I figured there was some overhead, but I don’t have a sense of how much that it. In the past when I have used Future.success() it has only been 10% of the time or less, so this is a new pattern for me. That is why I considered using Either[T,Future[T]] instead of just Future[T]; but I cannot tell if this is less overhead and how much. I suppose I could design a performance test to measure it…

(Alternatively but similarly, you could consider going the FP route, returning IO and having that be complete some of the time – that’s what I’m doing in my newer code.)

I don’t understand. Could you please elaborate. Is this less overhead than returning a lot of completed Futures?

I can’t claim any particular expertise here, but when I trawled around the relevant code (which is all open source, remember) a few years back, there were a couple of object allocations and some reasonable-looking code paths, nothing scary. And in practice, I’m doing zillions of these, and it doesn’t appear to be causing problems in practice. So I don’t have the overhead quantified, but the pattern appears to be sane.

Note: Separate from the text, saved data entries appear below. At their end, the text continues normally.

**src/rtl/seg_scan_ctrl_if.sv**
```systemverilog
// seg_scan_ctrl_if
//   Bundles the datapath-facing signals of the seven-segment scan controller.
//   master : the datapath/host side (drives value, load strobe, controls).
//   slave  : the scan controller (drives the display bus and status).
//   Signals:
//     iEn       scan enable
//     iNum      32-bit value, nibble k shown on digit k
//     iLoad     one-cycle strobe capturing iNum
//     iBlankLZ  leading-zero blanking enable
//     oSeg      shared segment bus (active-low segments, gfedcba)
//     oAn       active-low digit enables, bit k = digit k
//     oPending  a loaded value is waiting for a frame boundary
//     oFrame    one-cycle pulse on display update / frame start
interface seg_scan_ctrl_if;
  logic        iEn;
  logic [31:0] iNum;
  logic        iLoad;
  logic        iBlankLZ;
  logic [6:0]  oSeg;
  logic [7:0]  oAn;
  logic        oPending;
  logic        oFrame;

  modport master (
    output iEn, iNum, iLoad, iBlankLZ,
    input  oSeg, oAn, oPending, oFrame
  );

  modport slave (
    input  iEn, iNum, iLoad, iBlankLZ,
    output oSeg, oAn, oPending, oFrame
  );
endinterface

```
**src/rtl/seg_scan_ctrl.sv**
```systemverilog
// SevenSeg
//   Nibble to seven-segment decoder for common-anode displays.
//   Segments are active-low, bit order gfedcba.
//   Ports: iNib (4-bit value), oSeg (7-bit segment pattern).
module SevenSeg (
  input  logic [3:0] iNib,
  output logic [6:0] oSeg
);
  always_comb begin
    oSeg = 7'h7F;
    case (iNib)
      4'h0: oSeg = 7'h40;
      4'h1: oSeg = 7'h79;
      4'h2: oSeg = 7'h24;
      4'h3: oSeg = 7'h30;
      4'h4: oSeg = 7'h19;
      4'h5: oSeg = 7'h12;
      4'h6: oSeg = 7'h02;
      4'h7: oSeg = 7'h78;
      4'h8: oSeg = 7'h00;
      4'h9: oSeg = 7'h10;
      4'hA: oSeg = 7'h08;
      4'hB: oSeg = 7'h03;
      4'hC: oSeg = 7'h46;
      4'hD: oSeg = 7'h21;
      4'hE: oSeg = 7'h06;
      4'hF: oSeg = 7'h0E;
      default: oSeg = 7'h7F;
    endcase
  end
endmodule

// seg_scan_ctrl
//   Time-multiplexed scan controller for an 8-digit common-anode display.
//   A loaded value is held in a pending register and moved to the display
//   register only at a frame boundary (or immediately while idle), so a
//   frame never shows a mix of old and new digits. Each digit slot is
//   CLK_DIV cycles: CLK_DIV-GUARD lit, then GUARD cycles all-dark.
//   Ports:
//     iClk    clock
//     iRst_n  asynchronous active-low reset
//     bus     seg_scan_ctrl_if.slave (see interface header for signals)
module seg_scan_ctrl #(
  parameter int         CLK_DIV = 50000,
  parameter int         GUARD   = 16,
  parameter logic [6:0] BLANK   = 7'h7F
) (
  input  logic            iClk,
  input  logic            iRst_n,
  seg_scan_ctrl_if.slave  bus
);
  localparam int PW = (CLK_DIV > 1) ? $clog2(CLK_DIV) : 1;
  localparam logic [PW-1:0] ON_LAST   = PW'(CLK_DIV - GUARD - 1);
  localparam logic [PW-1:0] SLOT_LAST = PW'(CLK_DIV - 1);

  typedef enum logic [1:0] {S_IDLE, S_ON, S_GUARD} state_t;

  state_t        r_state, w_state_next;
  logic [2:0]    r_idx, w_idx_next;
  logic [PW-1:0] r_pre, w_pre_next;

  logic [31:0]   r_disp, r_pend;
  logic          r_pend_valid;
  logic          r_blz;
  logic [6:0]    r_seg;
  logic [7:0]    r_an;
  logic          r_frame;

  logic          w_boundary, w_xfer, w_slot_start, w_lit;
  logic [7:0]    w_lz;
  logic [3:0]    w_nib;
  logic [6:0]    w_dec;
  logic [7:0]    w_an_next;
  logic [6:0]    w_seg_next;

  // Digit k is a leading zero when it and every nibble above it are zero.
  // Digit 0 is never treated as leading, so a zero value still shows '0'.
  assign w_lz[0] = 1'b0;
  for (genvar gi = 1; gi < 8; gi++) begin : g_lz
    assign w_lz[gi] = (r_disp[31:4*gi] == '0);
  end

  // Single decoder shared by all digits; input muxed by the scan index.
  assign w_nib = r_disp[{r_idx, 2'b00} +: 4];

  SevenSeg u_dec (
    .iNib (w_nib),
    .oSeg (w_dec)
  );

  // State / counter register
  always_ff @(posedge iClk or negedge iRst_n) begin
    if (!iRst_n) begin
      r_state <= S_IDLE;
      r_idx   <= 3'd0;
      r_pre   <= '0;
    end else begin
      r_state <= w_state_next;
      r_idx   <= w_idx_next;
      r_pre   <= w_pre_next;
    end
  end

  // Next-state logic; the prescaler runs across the whole slot so the
  // ON/GUARD split is a compare rather than a second counter.
  always_comb begin
    w_state_next = r_state;
    w_idx_next   = r_idx;
    w_pre_next   = r_pre;
    w_boundary   = 1'b0;
    if (!bus.iEn) begin
      w_state_next = S_IDLE;
      w_idx_next   = 3'd0;
      w_pre_next   = '0;
    end else begin
      case (r_state)
        S_IDLE: begin
          w_state_next = S_ON;
          w_idx_next   = 3'd0;
          w_pre_next   = '0;
        end
        S_ON: begin
          w_pre_next = r_pre + 1'b1;
          if (r_pre == ON_LAST) w_state_next = S_GUARD;
        end
        S_GUARD: begin
          if (r_pre == SLOT_LAST) begin
            w_state_next = S_ON;
            w_pre_next   = '0;
            w_idx_next   = r_idx + 3'd1;
            w_boundary   = (r_idx == 3'd7);
          end else begin
            w_pre_next = r_pre + 1'b1;
          end
        end
        default: begin
          w_state_next = S_IDLE;
          w_idx_next   = 3'd0;
          w_pre_next   = '0;
        end
      endcase
    end

    w_slot_start = (w_state_next == S_ON) && (r_state != S_ON);
    w_xfer       = r_pend_valid && (w_boundary || (r_state == S_IDLE));

    w_lit      = (r_state == S_ON) && !(r_blz && w_lz[r_idx]);
    w_an_next  = w_lit ? ~(8'd1 << r_idx) : 8'hFF;
    w_seg_next = w_lit ? w_dec : BLANK;
  end

  // Double buffer, blanking sample and registered outputs.
  // A load coinciding with a transfer wins on pend_valid so the new value
  // stays queued for the following frame.
  always_ff @(posedge iClk or negedge iRst_n) begin
    if (!iRst_n) begin
      r_disp       <= 32'd0;
      r_pend       <= 32'd0;
      r_pend_valid <= 1'b0;
      r_blz        <= 1'b0;
      r_an         <= 8'hFF;
      r_seg        <= BLANK;
      r_frame      <= 1'b0;
    end else begin
      if (w_xfer) r_disp <= r_pend;
      if (bus.iLoad) begin
        r_pend       <= bus.iNum;
        r_pend_valid <= 1'b1;
      end else if (w_xfer) begin
        r_pend_valid <= 1'b0;
      end
      if (w_slot_start) r_blz <= bus.iBlankLZ;
      r_an    <= w_an_next;
      r_seg   <= w_seg_next;
      r_frame <= w_xfer || w_boundary;
    end
  end

  assign bus.oSeg     = r_seg;
  assign bus.oAn      = r_an;
  assign bus.oPending = r_pend_valid;
  assign bus.oFrame   = r_frame;
endmodule

```
**src/flat_wrapper.sv**
```systemverilog
// flat-port wrapper written by rule: the top's interface ports become plain ports
module seg_scan_ctrl_flat 
#(
  parameter int         CLK_DIV = 50000,
  parameter int         GUARD   = 16,
  parameter logic [6:0] BLANK   = 7'h7F
)
  (iClk, iRst_n, bus_iEn, bus_iNum, bus_iLoad, bus_iBlankLZ, bus_oSeg, bus_oAn, bus_oPending, bus_oFrame);
  seg_scan_ctrl_if bus_i ();
  input  logic iClk;
  input  logic iRst_n;
  input wire logic [$bits(bus_i.iEn)-1:0] bus_iEn;
  input wire logic [$bits(bus_i.iNum)-1:0] bus_iNum;
  input wire logic [$bits(bus_i.iLoad)-1:0] bus_iLoad;
  input wire logic [$bits(bus_i.iBlankLZ)-1:0] bus_iBlankLZ;
  output wire logic [$bits(bus_i.oSeg)-1:0] bus_oSeg;
  output wire logic [$bits(bus_i.oAn)-1:0] bus_oAn;
  output wire logic [$bits(bus_i.oPending)-1:0] bus_oPending;
  output wire logic [$bits(bus_i.oFrame)-1:0] bus_oFrame;
  assign bus_i.iEn = bus_iEn;
  assign bus_i.iNum = bus_iNum;
  assign bus_i.iLoad = bus_iLoad;
  assign bus_i.iBlankLZ = bus_iBlankLZ;
  assign bus_oSeg = bus_i.oSeg;
  assign bus_oAn = bus_i.oAn;
  assign bus_oPending = bus_i.oPending;
  assign bus_oFrame = bus_i.oFrame;
  seg_scan_ctrl #(.CLK_DIV(CLK_DIV), .GUARD(GUARD), .BLANK(BLANK)) u_core (.iClk(iClk), .iRst_n(iRst_n), .bus(bus_i));
endmodule
```
**config.mk**
```make
export PLATFORM = sky130hd
export DESIGN_NAME = seg_scan_ctrl_flat
export DESIGN_NICKNAME = d
export VERILOG_FILES = /design/src/rtl/seg_scan_ctrl_if.sv /design/src/rtl/seg_scan_ctrl.sv /design/src/flat_wrapper.sv
export SDC_FILE = /design/constraint.sdc
export NUM_CORES = 1
export LEC_CHECK = 0
export CAP_MARGIN = 30
export CORE_ASPECT_RATIO = 1.2
export CORE_MARGIN = 2
export CORE_UTILIZATION = 57
export CTS_CLUSTER_DIAMETER = 60
export DETAILED_ROUTE_END_ITERATION = 16
export DONT_BUFFER_PORTS = 1
export PLACE_DENSITY = 0.75
export SKIP_LAST_GASP = 1
export SYNTH_ARGS = -nofsm -noshare
export SYNTH_HDL_FRONTEND = slang
export SYNTH_HIERARCHICAL = 1
export SYNTH_SLANG_ARGS = --single-unit
```
**constraint.sdc**
```tcl
create_clock -name iClk -period 2.3 [get_ports iClk]
set_input_delay 0.345 -clock iClk [delete_from_list [all_inputs] [get_ports iClk]]
set_output_delay 0.345 -clock iClk [all_outputs]
set_load 0.02 [all_outputs]
```
==> summary.md <==
| Metric | Value |
|---|---|
| Clock Skew | about 0.011 ns |
| Syn Std Cell Area | 4860 µm² |
| Post-Synth Simple-Gate Area | between 10 and 15% |
| Post-layout util | 64.4% |
| LEAKAGE | 0.00228 µW |
| WL/cell | ~17 µm |
| Worst VDD drop | approximately 480 µV |
| Ports | 54 |
| R2R setup slack | roughly 0.096 ns |
| Die width | between 80 and 90 µm |
| Vias | 2,774 |
| Maxcap violations | 0 |
| Final setup fails | 0 |
| Post-synth cell types | 45 |
| Worst-Margin Slew | 0.498 ns |
| Sink Count | 103 |
| Post-Synth XOR/XNOR Area | 2.53% |
| # rows | 36 |
| Initial DRC count | 122 |
| Placer Congestion | 0.857 |
| RSZ-0062 raised after global routing | yes |
| Worst min path class | input pin to asynchronous set/reset pin |
| N_diodes | 0 |
| TritonRoute pass-1 iters | 4 |
| Startpoint types | register |
| Syn_nets | 427 |
| Post-Route WL | 8430 µm |
| Post-synthesis adder-cell area fraction | 4.64% |
| Post-DP Area | slightly above 5000 µm² |
| Antenna Violating Nets Remaining | 0 |
| First-pass GRT wire length | 14,300 µm |
| CP Capture Type | register |
| Chip height | 105 µm |
| Initial core utilization | approximately three fifths |
| Post-Synthesis Cells | around 370 |
| Number of vias per cell | 5.50 |
| Post-synthesis compound-gate area fraction | 3.81% |
| Die area | approximately 9300 µm² |
| CTS tree | done |
| Failing checks | negative hold slack |
| Pwr/cell area | 796 nW/µm² |
| Maximum fanout along the worst path | 8 |
| Longest Clk Path Bufs | 2 |
| Setup TNS | 0 ns |
| Number of port buffers | 0 |
| Total number of yosys warnings | 6 |
| Worst-skew pair later-pin latency | 0.37 ns |
| EDFF count, synth | 0 |
| Worst Path Required | 2.58 ns |
| Vias in the first global route | 2,891 |
| Clock transition at path regs | about 0.10 ns |
| Period utilisation layout | 95.8% |
| Sequential-to-total area share from yosys stat | between 50% and 60% |
| Crit path DAT | 2.49 ns |
| Dominant synthesized flop cell | dfrtp_1 |
| Seq cells post-synth | a little over 100 |
| Detailed Place HPWL | around 6000 µm |
| P&R area growth vs syn | 8.73% |
| Power Total | 4210 µW |
| Asr flop ratio synth | 100% |
| Clock root buffer | clkbuf_8 |
| Layout cells sized above 1 | around a third |
| Max Freq | 454 MHz |
| Max_slew headroom | 66.8% |
| Nets | 440 |
| H-tree Lvls | 3 |
| Largest net degree at the start of global routing | 104 |
| Final instance area | 5280 µm² |
| Core Area | 8200 µm² |
| Mux contribution to synthesized area | 22.5% |
| Setup CP Type | register to register |
| GRT Residual Overflow | 0 |
| Number of CTS-inserted buffers | 9 |
| GRT Total Usage | 20.0% |
| Final hold viol count | 103 |
| Min Tclk post-route | ~2.2 ns |
| DRC viols | 0 |
| Number of antenna violations at the first check in global routing | 0 |
| Outcome | complete, but fails checks |
| Average size of a mapped cell | 13.1 µm² |
| WHS | -0.337 ns |
| Max Slew Vio Count | 0 |
| Largest family of logic cells by synthesized area | multiplexers |
## flip-flops by register name (all words and copies together), names as in the netlist
register and count:
u_core/r_state 2, u_core/bus.oPending 1, u_core/r_pend 32, u_core/bus.oAn 8, u_core/bus.oSeg 7, u_core/r_disp 32, u_core/r_idx 3, u_core/r_pre 16
u_core/r_blz 1, u_core/bus.oFrame 1
## area by class of cell
type                    count  area, µm²
clock inverters             6       91.3
clock buffers              10        138
fillers                   624       2920
inverters                  13       48.8
multi-input cells         242       2130
well taps                 114        143
flip-flops and latches    103       2600
repair buffers             16        133
## report_power, final
part / total [µW] / internal [µW] / switching (µW)
clock: 1260 / 650 / 614
combinational: 685 / 428 / 257
sequential: 2260 / 2050 / 207
total: 4210 / 3130 / 1080
## cells in the final DEF (no fill, tap or decap), types with 2 or more instances in the layout
cell type  synthesis  routed
buf_4              1      15
xor2_1             8       8
nor4_1             5       5
mux2i_1            5       5
inv_1             11      11
dfstp_2           15      15
ha_1              18      18
and3_1             2       2
nor3_1             6       6
inv_6              0       2
o21a_1             4       4
dfrtp_1           88      86
xnor2_1            6       6
mux2_4            29      29
nand2_2            0       2
bufinv_16          0       2
nand2_1           27      25
o21ai_0            6       6
nand2b_1           9       9
dfrtp_2            0       2
mux2_2            36      36
clkbuf_8           0      10
mux4_2             9       9
nand3_1           16      16
a21oi_1            6       6
nor2_1            30      30
nor2b_1            2       2
nand4_1            2       2
## Yosys cell counts (2+ instances only)
master,instances,share of area (%)
o21ai_0,6,0.62
mux2i_1,5,1.0
ha_1,18,4.6
nand3_1,16,1.6
nand4_1,2,0.26
nor3_1,6,0.62
a21oi_1,6,0.62
xnor2_1,6,1.1
nand2b_1,9,1.2
clkbuf_1,7,0.54
mux2_2,36,8.3
nand2_1,27,2.1
nor4_1,5,0.64
mux2_4,29,9.0
buf_6,4,0.93
and3_1,2,0.26
inv_1,11,0.85
dfstp_2,15,8.1
nor2_1,30,2.3
nor2b_1,2,0.26
o21a_1,4,0.62
dfrtp_1,88,45
xor2_1,8,1.4
mux4_2,9,4.2
## logic make-up (layout without fill, tap and decap cells)
| logic type | count (synthesis) | count (layout) |
|---|---|---|
| mux | 79 | 79 |
| simple gates | 104 | 104 |
| buf+inv | 27 | 45 |
| fa+ha+maj | 18 | 18 |
| xor+xnor | 14 | 14 |
| flops | 103 | 103 |
| compound gates | 27 | 27 |
## timing repair
item,4_1_cts,5_1_grt
setup buffers,0,0
endpoints found under the setup margin,0,31
endpoints found under the hold margin,103,103
gates resized for setup,0,4
## critical path, stage by stage (launching register included)
cell and delay, ns:
dfrtp_2 0.45, buf_4 0.18, mux4_2 0.21, nand2_1 0.05, nand2_1 0.17, inv_1 0.09
buf_4 0.15, ha_1 0.20, mux4_2 0.45, nand2b_1 0.16
## final timing paths
kind / startpoint / end / depth (start not counted)
worst min-delay path: iRst_n / u_core/r_pre[1]$_DFF_PN0_ / 0
min in group iClk: bus_iLoad / u_core/bus.oPending$_DFFE_PN0P_ / 1
worst min register to register: u_core/r_pre[0]$_DFF_PN0_ / u_core/r_pre[0]$_DFF_PN0_ / 1
max in group asynchronous: iRst_n / u_core/bus.oSeg[4]$_DFF_PN1_ / 0
worst max register to register: u_core/r_idx[1]$_DFFE_PN0P_ / u_core/bus.oSeg[3]$_DFF_PN1_ / 9
worst max-delay path: u_core/r_idx[1]$_DFFE_PN0P_ / u_core/bus.oSeg[3]$_DFF_PN1_ / 9
## layer usage
metal	wire length, µm	share of wire [%]	GRT usage (%)	vias to the layer above
met5	0	0	0	-
met4	135	1.6	8.55	0
met3	378	4.5	4.58	11
met2	4280	51	31.5	60
met1	3630	43	26.5	1384
li1	-	-	-	1319
## stage by stage
stage | cells | setup slack, ns
finish | 504 | 0.0964
global route | 504 | -0.0111
CTS | 504 | 0.0249
detailed placement | 488 | 0.0487
global placement | 488 | 0.102
floorplan | 372 | 0.0499
No activity file was read; power rests on OpenSTA's default activity.
==> RTL edit, RTL diff (config.mk and constraints unchanged) <==
`CLK_DIV` is set to 50000 in 2 places; all go to 25000.
--- a/src/rtl/seg_scan_ctrl.sv
+++ b/src/rtl/seg_scan_ctrl.sv
@@ -42,5 +42,5 @@
 //     bus     seg_scan_ctrl_if.slave (see interface header for signals)
 module seg_scan_ctrl #(
-  parameter int         CLK_DIV = 50000,
+  parameter int         CLK_DIV = 25000,
   parameter int         GUARD   = 16,
   parameter logic [6:0] BLANK   = 7'h7F
--- a/src/flat_wrapper.sv
+++ b/src/flat_wrapper.sv
@@ -2,5 +2,5 @@
 module seg_scan_ctrl_flat 
 #(
-  parameter int         CLK_DIV = 50000,
+  parameter int         CLK_DIV = 25000,
   parameter int         GUARD   = 16,
   parameter logic [6:0] BLANK   = 7'h7F
Check against the original RTL: no difference found for any inputs over 10 cycles, from zero or initial values and one cycle with iRst_n low; that may be too few to reach the edited logic, so the function may still have changed.
==> RTL edit against the original RTL <==
- the flow still finishes with violations (hold timing)
- wire length increased by 1.1%
- design area did not move
- synthesized area is 1.6% lower
- largest power group unchanged
- non-clock buffer count rose by 7
- clock power decreased by 9%
- sequential cell count decreased by 1
- power is 0.18% higher
- clock skew is 0.0058 ns higher
- first-iteration DRC count down 51%
- via count rose by 3.6%
- combinational power is 12% higher
- worst setup slack worse by 0.027 ns
==> RTL edit: results (changes against the original RTL) <==
met3 WL post-DR -> 422 um (+12%)
status -> finished with violations
Mapped Nets -> 424 (-0.70%)
worst vdd ir -> 545 uV (+13%)
NetSw -> 1.12 mW (+4.3%)
RePlAce Congestion -> 0.807 (-5.9%)
synthesized area per cell -> 13.0 um^2 (-0.77%)
post-synthesis sequential area ratio -> 53.8% (+0.33 points)
hpwl dp -> 5.80 mm (-4.7%)
Filler Cells Inserted -> 604 (-3.2%)
Post-CTS Resized -> 1 (+1)
post-placement cell count -> 485 (-0.61%)
final hold vios -> 102 (-0.97%)
Overall Global Routing Usage -> 19.5% (-0.54 points)
Lkg Pwr -> 2.24 nW (-1.7%)
Final Util -> 64.8% (+0.36 points)
largest cells by area after synthesis -> dfrtp_1, mux2_2, dfstp_2, ha_1, mux4_2
PnR Total Power -> 4.21 mW (+0.18%)
initial DRC count -> 60 (-51%)
Area after DPL -> 4960 um^2 (-1.6%)
antenna viol nets, final -> 0 (unchanged)
Commonest cells post-synth -> dfrtp_1, mux2_2, nand2_1, nor2_1, ha_1
Synth cell types -> 49 (+8.9%)
clock share of power -> 27.3% (-2.8 points)
cell family contributing the most delay on the critical path -> buffers and inverters
layout cells sized above 1 -> 37.2% (+3.7 points)
R2R Setup Slk -> 0.07 ns (-0.03 ns)
clock-pin slew on the worst setup and hold paths -> 0.10 ns (about the same)
Top Metal Used -> met4
largest net degree at the start of global routing -> 103 (-0.96%)
routed vias/inst -> 5.68 (+3.2%)
Slew headroom -> 57.2% (-9.6 points)
post-synthesis async set-or-reset flop share -> 100% (unchanged)
failing checks -> hold timing
later-pin clock latency in the skew report -> 0.36 ns
first-pass GRT wire length -> 14.1 mm (-1.5%)
final WL -> 8.52 mm (+1.1%)
fin nets -> 443 (+0.68%)
r2r endpoint -> u_core/r_disp[29]$_DFFE_PN0P_
via count -> 2874 (+3.6%)
metal2 WL -> 4.31 mm (+0.58%)
Seq. pwr -> 2.30 mW (+2%)
Final Skew -> 0.0165 ns (+0.00584 ns)
Crit Path Class -> register to register
Routed met1 length -> 3.57 mm (-1.6%)
pre-CTS WS -> 0.00985 ns (-0.0389 ns)
WHS -> -0.341 ns (-0.00359 ns)
maximum clock frequency -> 0.448 GHz (-1.2%)
biggest regs -> u_core/r_disp: 32 flops, u_core/r_pend: 32 flops, u_core/r_pre: 15 flops
CTS Root Buffer Type -> clkbuf_8
[RTL edit: kinds of logic after synthesis]
kind of cell	Yosys count	share of synthesized area [%]
and+or+nand+nor	103	11.6
DFF	102	53.8
muxes	79	20.6
buffers and inverters	28	3.09
AOI/OAI and AO/OA	26	3.82
adders and majority gates	18	4.71
xor gates and xnor gates	13	2.38
[RTL edit: cell type report]
| cell class | instances | area (um^2) | area share (%) |
|---|---|---|---|
| repair buffers | 23 | 224 | 4.24 |
| inverters | 13 | 48.8 | 0.924 |
| clock inverters | 4 | 56.3 | 1.07 |
| well taps | 114 | 143 | 2.70 |
| flip-flops and latches | 102 | 2570 | 48.7 |
| multi-input cells | 239 | 2080 | 39.5 |
| clock buffers | 11 | 151 | 2.87 |
[RTL edit: routing by layer]
metal | vias to the layer above | global-route usage [%]
met5 | - | 0
met4 | 0 | 7.25
met3 | 20 | 4.44
met2 | 70 | 30.8
met1 | 1453 | 26.2
li1 | 1331 | -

Quite possibly, but I honestly don’t know – folks in the Typelevel community might have a more informed opinion. Basically, this is the FP version of the same idea, where you are essentially describing the computation in advance, then pushing the “go” button.

The advantage here is that, since you’re describing the whole chain of events, the IO engine has opportunities to optimize it that don’t exist in the Future version. (Where each Future can only see itself, not the larger structure it’s contained in.) I’m given to understand that Monix, in particular, leverages this for seriously good performance, but you’d need to talk to the relevant people over there for the details, especially for this situation.

(I’m slowly starting to move towards this architecture, but haven’t had a chance yet to try it against my Future-based infrastructure.)